Dernière danse
Auteur : Philippe Kaenel, Frank Muller, Florian Siffer
Date de publication : 2016
Éditeur : Éditions des Musées de Strasbourg
Nombre de pages : 207
Résumé du livre
La 4e de couverture indique : L'image de la mort a hanté toutes les époques. Du Moyen Âge à nos jours, elle s'est glissée dans l'imaginaire des artistes, souvent sous l'apparence d'une silhouette squelettique, avec pour devise : Memento mori. Toujours présente pour rappeler que la vie a une fin, elle tend aux hommes un miroir au reflet funeste, celui de leur condition passagère sur terre. Selon les périodes historiques, elle a incarné, si l'on peut dire, les barbaries de la guerreen même temps que les idéaux d'égalité et de paix, ainsi que des figures plus ordinaires. séductrice et amante, elle a aussi été représentée maligne et grimaçante, inventant des stratagèmes diaboliques pour serrer les hommes dans son étreinte. mais la plupart du temps elle apparaît dansante, prise dans une ronde sans fin. Et c'est cette danse, celle de la vie mêlée à la mort, qui a trouvé dans les arts graphiques un écho particulier.
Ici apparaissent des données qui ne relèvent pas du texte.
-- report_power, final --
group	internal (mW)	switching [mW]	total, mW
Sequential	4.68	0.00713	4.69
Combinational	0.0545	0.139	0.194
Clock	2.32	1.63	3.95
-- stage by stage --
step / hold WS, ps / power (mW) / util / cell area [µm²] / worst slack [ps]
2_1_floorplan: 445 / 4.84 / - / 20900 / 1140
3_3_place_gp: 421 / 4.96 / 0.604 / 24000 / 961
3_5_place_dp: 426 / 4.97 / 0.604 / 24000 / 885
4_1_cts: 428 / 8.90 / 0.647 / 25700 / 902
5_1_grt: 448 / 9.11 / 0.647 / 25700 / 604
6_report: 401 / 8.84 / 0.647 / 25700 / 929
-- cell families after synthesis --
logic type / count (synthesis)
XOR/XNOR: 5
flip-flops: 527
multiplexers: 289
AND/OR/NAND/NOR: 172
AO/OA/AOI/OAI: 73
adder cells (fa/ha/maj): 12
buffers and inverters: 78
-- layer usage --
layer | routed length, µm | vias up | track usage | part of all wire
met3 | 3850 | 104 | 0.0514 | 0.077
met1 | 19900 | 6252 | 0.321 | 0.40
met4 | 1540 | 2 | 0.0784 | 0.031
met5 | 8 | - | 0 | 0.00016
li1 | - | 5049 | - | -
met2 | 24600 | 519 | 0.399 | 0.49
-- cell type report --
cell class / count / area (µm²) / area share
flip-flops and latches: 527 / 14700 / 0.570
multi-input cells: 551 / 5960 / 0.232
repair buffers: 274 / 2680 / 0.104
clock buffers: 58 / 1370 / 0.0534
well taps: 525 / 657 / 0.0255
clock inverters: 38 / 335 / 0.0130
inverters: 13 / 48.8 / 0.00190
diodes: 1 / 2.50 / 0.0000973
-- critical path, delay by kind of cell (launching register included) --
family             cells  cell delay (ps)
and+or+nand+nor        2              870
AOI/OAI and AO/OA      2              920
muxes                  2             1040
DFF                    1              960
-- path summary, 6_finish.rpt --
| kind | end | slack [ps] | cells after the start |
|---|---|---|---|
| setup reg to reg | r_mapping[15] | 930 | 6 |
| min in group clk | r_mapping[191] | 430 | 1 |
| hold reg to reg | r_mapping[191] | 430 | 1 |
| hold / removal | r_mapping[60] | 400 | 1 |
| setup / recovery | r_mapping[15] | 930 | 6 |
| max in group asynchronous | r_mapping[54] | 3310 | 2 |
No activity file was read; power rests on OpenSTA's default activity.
==> src/rtl/datapath_primitives.sv <==
// Leaf primitives of the pipelined MIPS datapath (register, 2:1 mux, 32-bit ALU)
// plus a wrapper that exposes one instance of each on independent ports.

module flopr #(
  parameter int unsigned     WIDTH       = 32,
  parameter logic [WIDTH-1:0] RESET_VALUE = '0
) (
  input  logic             clk,
  input  logic             reset,
  input  logic             en,
  input  logic [WIDTH-1:0] d,
  output logic [WIDTH-1:0] q
);

  // en low is the pipeline stall: q holds for as long as it stays low.
  always_ff @(posedge clk or negedge reset) begin
    if (!reset) begin
      q <= RESET_VALUE;
    end else if (en) begin
      q <= d;
    end
  end

endmodule

module mux2 #(
  parameter int unsigned WIDTH = 32
) (
  input  logic [WIDTH-1:0] d0,
  input  logic [WIDTH-1:0] d1,
  input  logic             s,
  output logic [WIDTH-1:0] y
);

  assign y = s ? d1 : d0;

endmodule

module alu (
  input  logic        [31:0] a,
  input  logic        [31:0] b,
  input  logic        [2:0]  f,
  output logic               cout,
  output logic               zero,
  output logic        [31:0] result
);

  logic [31:0] bb;
  logic [32:0] sum;
  logic        overflow;
  logic        slt;

  // f[2] turns the adder into a subtractor: a + ~b + 1.
  assign bb  = f[2] ? ~b : b;
  assign sum = {1'b0, a} + {1'b0, bb} + {32'd0, f[2]};

  // Signed overflow of a - b: operands a and bb share a sign, the sum does not.
  assign overflow = (a[31] == bb[31]) & (sum[31] != a[31]);
  assign slt      = sum[31] ^ overflow;

  always_comb begin
    result = '0;
    unique case (f[1:0])
      2'b00: result = a & bb;
      2'b01: result = a | bb;
      2'b10: result = sum[31:0];
      2'b11: result = f[2] ? {31'd0, slt} : 32'd0;
    endcase
  end

  assign cout = sum[32];
  assign zero = (result == 32'd0);

endmodule
===== config.mk =====
export PLATFORM = sky130hd
export DESIGN_NAME = pipeline_ctrl
export DESIGN_NICKNAME = d
export VERILOG_FILES = /design/src/rtl/pipe_pkg.sv /design/src/rtl/sat_counter.sv /design/src/rtl/pipeline_ctrl.sv
export SDC_FILE = /design/constraint.sdc
export NUM_CORES = 1
export LEC_CHECK = 0
export ABC_AREA = 1
export BUFFER_PORTS_ARGS = -buffer_cell sky130_fd_sc_hd__clkbuf_2
export CORE_MARGIN = 3
export CORE_UTILIZATION = 25
export DETAILED_ROUTE_END_ITERATION = 16
export MAX_ROUTING_LAYER = met4
export SYNTH_ARGS = -nofsm -noshare
export SYNTH_HDL_FRONTEND = slang
export SYNTH_SLANG_ARGS = --single-unit

===== constraint.sdc =====
create_clock -name clk -period 3.15 [get_ports clk]
set_input_delay 0.1575 -clock clk [delete_from_list [all_inputs] [get_ports clk]]
set_output_delay 0.1575 -clock clk [all_outputs]
set_load 0.02 [all_outputs]

===== src/rtl/pipe_pkg.sv =====
// Shared definitions for the pipeline control slice.
//   state_t  : sequencer state (RUN, MDU_BUSY)
//   NOP_INSN : encoding loaded into bubble-capable pipeline registers
package pipe_pkg;

  typedef enum logic {
    RUN      = 1'b0,
    MDU_BUSY = 1'b1
  } state_t;

  // sll $0,$0,0 -- the all-zero word is the canonical NOP
  localparam logic [31:0] NOP_INSN = 32'h0000_0000;

endpackage


===== src/rtl/sat_counter.sv =====
// Saturating event counter.
//   clk : clock
//   clr : synchronous clear (wins over inc)
//   inc : count one event this cycle
//   cnt : current count, sticks at all-ones
module sat_counter #(
  parameter int CNT_W = 32
) (
  input  logic             clk,
  input  logic             clr,
  input  logic             inc,
  output logic [CNT_W-1:0] cnt
);

  always_ff @(posedge clk) begin
    if (clr)
      cnt <= '0;
    else if (inc && cnt != '1)
      cnt <= cnt + 1'b1;
  end

endmodule


===== src/rtl/pipeline_ctrl.sv =====
// Stall/flush sequencer for the five-stage pipeline.
// Inputs : clk, rst (sync, active-high), ID source specifiers and use flags,
//          id_jump, EX load info (ex_mem_read, ex_rt), ex_branch_taken,
//          ex_mdu_start.
// Outputs: pc_write, IF/ID hold/flush, ID/EX hold/bubble, EX/MEM bubble,
//          mdu_busy (all combinational from state and inputs), plus
//          saturating stall_cnt / flush_cnt performance counters.
module pipeline_ctrl
  import pipe_pkg::*;
#(
  parameter int MDU_LATENCY = 8,
  parameter int REG_W       = 5,
  parameter int CNT_W       = 32
) (
  input  logic             clk,
  input  logic             rst,
  input  logic [REG_W-1:0] id_rs,
  input  logic [REG_W-1:0] id_rt,
  input  logic             id_uses_rs,
  input  logic             id_uses_rt,
  input  logic             id_jump,
  input  logic             ex_mem_read,
  input  logic [REG_W-1:0] ex_rt,
  input  logic             ex_branch_taken,
  input  logic             ex_mdu_start,
  output logic             pc_write,
  output logic             if_id_hold,
  output logic             if_id_flush,
  output logic             id_ex_hold,
  output logic             id_ex_bubble,
  output logic             ex_mem_bubble,
  output logic             mdu_busy,
  output logic [CNT_W-1:0] stall_cnt,
  output logic [CNT_W-1:0] flush_cnt
);

  localparam int LW = $clog2(MDU_LATENCY + 1);

  state_t        state;
  logic [LW-1:0] mdu_left;
  logic          lu;
  logic          flush_ev;

  // $zero never creates a hazard, so a load to r0 is not checked
  assign lu = ex_mem_read && (ex_rt != '0) &&
              ((id_uses_rs && id_rs == ex_rt) || (id_uses_rt && id_rt == ex_rt));

  always_comb begin
    pc_write      = 1'b0;
    if_id_hold    = 1'b0;
    if_id_flush   = 1'b0;
    id_ex_hold    = 1'b0;
    id_ex_bubble  = 1'b0;
    ex_mem_bubble = 1'b0;
    mdu_busy      = 1'b0;
    flush_ev      = 1'b0;
    if (rst) begin
      if_id_flush  = 1'b1;
      id_ex_bubble = 1'b1;
    end else if (state == MDU_BUSY || ex_mdu_start && !ex_branch_taken) begin
      // freeze the front end and ID/EX; EX/MEM sees NOPs until the result lands
      if_id_hold    = 1'b1;
      id_ex_hold    = 1'b1;
      ex_mem_bubble = 1'b1;
      mdu_busy      = 1'b1;
    end else if (ex_branch_taken) begin
      pc_write     = 1'b1;
      if_id_flush  = 1'b1;
      id_ex_bubble = 1'b1;
      flush_ev     = 1'b1;
    end else if (lu) begin
      // the load leaves EX next cycle, so this clears on its own; a jump
      // sitting in ID waits and is flushed/counted on the following cycle
      if_id_hold   = 1'b1;
      id_ex_bubble = 1'b1;
    end else if (id_jump) begin
      pc_write    = 1'b1;
      if_id_flush = 1'b1;
      flush_ev    = 1'b1;
    end else begin
      pc_write = 1'b1;
    end
  end

  // the start cycle is the first of MDU_LATENCY stall cycles; MDU_BUSY
  // covers the remaining MDU_LATENCY-1
  always_ff @(posedge clk) begin
    if (rst) begin
      state    <= RUN;
      mdu_left <= '0;
    end else begin
      case (state)
        RUN: begin
          if (ex_mdu_start && !ex_branch_taken) begin
            mdu_left <= LW'(MDU_LATENCY - 1);
            if (MDU_LATENCY > 1)
              state <= MDU_BUSY;
          end
        end
        MDU_BUSY: begin
          mdu_left <= mdu_left - 1'b1;
          if (mdu_left == LW'(1))
            state <= RUN;
        end
        default: state <= RUN;
      endcase
    end
  end

  sat_counter #(.CNT_W(CNT_W)) u_stall_cnt (
    .clk (clk),
    .clr (rst),
    .inc (!pc_write),
    .cnt (stall_cnt)
  );

  sat_counter #(.CNT_W(CNT_W)) u_flush_cnt (
    .clk (clk),
    .clr (rst),
    .inc (flush_ev),
    .cnt (flush_cnt)
  );

endmodule

==> flow_summary.ini <==
[detailed_routing]
via_count = 4765
viasPerCell = 4.64
drtIter0Drc = 300
wire_per_inst_um = 12.5
wl_um = 12900
dr.pass1.iters = 5
ant_nets = 0
drc_errors = 0

[critical_path]
endpoint = u_flush_cnt.cnt[27]
crit_path_start_kind = flip-flop
critPathRequiredTime_ns = 3.38
critPathArrivalTime_ns = 2.71
worstPathCellList = ha_1 > nand2_1 > nor2_1 > nand3_1 > nor2_1 > nand3_1 > nand2_1 > nor3_1 > a21oi_1 > nor2_1
rr_worst_depth = 10
cp_max_fo = 14
rrSetupSlack_ns = 0.68
startpoint = u_flush_cnt.cnt[0]
r2r_end = u_flush_cnt.cnt[27]
critPathKind = flip-flop to flip-flop
cpMostUsedCell = nor2_1
worst_path_max_delay_cell = nand3_1
endpoint_kind = flip-flop
reg2reg_from = u_flush_cnt.cnt[0]
cpPeakStageDelay_ns = 0.46

[place]
dp.cells = 1012
io_buffer_count = 93
dp_slack_ns = 0.660
gp_congestion = 0.924
hpwl_um = 9540

[cells_and_area]
drive_above_1_share = 0.149
n_fill_cell = 1911
final_cells = 1028
final_cell_mix = 186 x nand2_1, 112 x nor2_1, 94 x nand3_1
final_common_cell = nand2_1
syn2layout_area_growth_pct = 22.7
antennaDiodeCount = 0
nets = 830
final_util = 0.319

[sta]
hold_viol_final = 0
skew_ns = 0.00845
hold_slack_ns = 0.190
drv_slew = 0
rsz0062_at_grt = false
setup_slack_ns = 0.676
setup_viol = 0
max_slew.worst_pin.slew_ns = 0.662
clock.fmax_ghz = 0.404
slew_headroom = 0.555
min_period_ns = 2.47
fin_crit_sh = 0.785
setup_tns_ns = 0

[logic_synthesis]
ys_ff_latch = 69
ys_seq_area_frac = 0.316
synth_cells = 720
syn-num-nets = 747
yosysUniqueCellTypes = 25
avgSynthCellArea_sq_um = 6.07
yosys_warnings = 0
netlist_area_sq_um = 4370

[clocking]
cts_setup_buffers = 0
clockRootBuffer = clkbuf_16
cts_tree = done
cts_buffers = 9
hold_buffers = 0
clk_pin_slew_worst_paths_ns = 0.06
h-tree-depth = 3
clk_latency_ns = 0.35
cts-resized-gates = 0
cts_buffer_depth = 2
clock-sinks = 69

[floorplan]
ios = 94
die_y_um = 138
die_w_um = 138
start_util = 0.260
num_rows = 47
dieArea_sq_um = 19100
coreArea_sq_um = 16800

[hold_path]
hold_class = input pin to flip-flop

[power]
power-per-cell-area_nw_per_um2 = 424
power_leakage_uw = 0.00233
irDropWorstVdd_mv = 0.261

[global_routing]
grtUsageMet1 = 0.175
grt_use_total = 0.139
overflow = 0
top_usage_layer = met2
antenna_found_initial = 0
grt_pass1_vias = 4350
use_met2 = 0.216
grt_pass1_wl_um = 21600
grt_use_met3 = 0.0369
grt_start_max_net_pins = 61

[outcome]
status = complete, no violations

[job]
drv_cap = 0
-- per-layer routing --
layer  vias to the layer above  wire, um
met2                       128      5860
met4                         0       275
met5                         -         0
li1                       2477         -
met3                        27       778
met1                      2133      5940
-- metrics by stage --
step                      area [sq um]  power [uW]
after floorplan                   4370        1060
after global placement            5020        1110
after detailed placement          5020        1120
after CTS                         5360        2310
after global routing              5360        2370
final                             5360        2270
-- power breakdown --
part / internal, uW / switching, uW
combinational: 59.8 / 129
sequential: 887 / 17.4
clock: 794 / 385
total: 1740 / 532
-- worst min-delay path by stage --
stage                             from          end  slack [ns]  cells past startpoint
after floorplan           ex_mdu_start  mdu_left[3]        0.41                      3
after global placement     mdu_left[3]  mdu_left[3]        0.47                      2
after detailed placement   mdu_left[3]  mdu_left[3]        0.47                      2
after CTS                 ex_mdu_start  mdu_left[3]        0.18                      4
after global routing      ex_mdu_start  mdu_left[3]        0.22                      4
final                     ex_mdu_start  mdu_left[3]        0.19                      4
-- Yosys cell counts --
| cell | instances | area [sq um] |
|---|---|---|
| a21oi_1 | 66 | 330 |
| nand3_1 | 94 | 470 |
| nor2_4 | 2 | 22.5 |
| o21ai_0 | 9 | 45.0 |
| nand2_1 | 186 | 698 |
| nand4_2 | 1 | 12.5 |
| nor3_1 | 20 | 100 |
| buf_1 | 2 | 7.51 |
| clkbuf_1 | 12 | 45.0 |
| o21a_1 | 1 | 7.51 |
| nor4_1 | 1 | 6.26 |
| buf_6 | 3 | 33.8 |
| inv_1 | 80 | 300 |
| nand3b_1 | 3 | 22.5 |
| buf_2 | 7 | 35.0 |
| xnor2_1 | 8 | 70.1 |
| nor2_1 | 113 | 424 |
| xor2_1 | 20 | 175 |
| dfxtp_1 | 69 | 1380 |
| buf_4 | 2 | 15.0 |
| ha_1 | 4 | 50.1 |
| nand2_2 | 3 | 18.8 |
| nor3b_1 | 2 | 15.0 |
| nor3b_2 | 1 | 12.5 |
| nand4_1 | 11 | 68.8 |
-- state kept, by name (all words and copies together) (netlist names) --
register and count:
state 1, u_flush_cnt.cnt 32, mdu_left 4, u_stall_cnt.cnt 32
-- cell type report --
type                       instances  area [sq um]  area share
sequential                        69          1380       0.258
multi-input combinational        545          2560       0.477
clock inverter                     4          95.1      0.0177
clock buffer                      12           246      0.0460
timing repair buffer              98           503      0.0939
inverter                          80           300      0.0560
tap                              220           275      0.0514
-- critical path: cells and delay by family (launching register included) --
kind            cells  cell delay, ns
flops               1            0.44
simple gates        8            1.53
compound gates      1            0.16
fa+ha+maj           1            0.24
-- kinds of logic after synthesis --
family                     share of synthesized area
AOI/OAI and AO/OA                             0.0877
xor gates and xnor gates                      0.0561
adders and majority gates                     0.0115
buffers and inverters                          0.100
DFF                                            0.316
and+or+nand+nor                                0.429
Power figures use the tool's default switching activity.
Si Holbein est à l'origine d'une telle tradition iconographique, des artistes comme Beham, Aldegrever, Brentel, Van der Heyden, Breslin, Doré, Rethel, Klinger, Sattler, Masereel, Grosz, Dix, Heartfield jusqu'aux illustrateurs contemporains Ungerer, Winshluss et Tanxxx, ont nourri le genre des danses macabres de leur vision renouvelée. Des spécialistes et historiens de l'art analysent l'histoire de l'imaginaire macabre.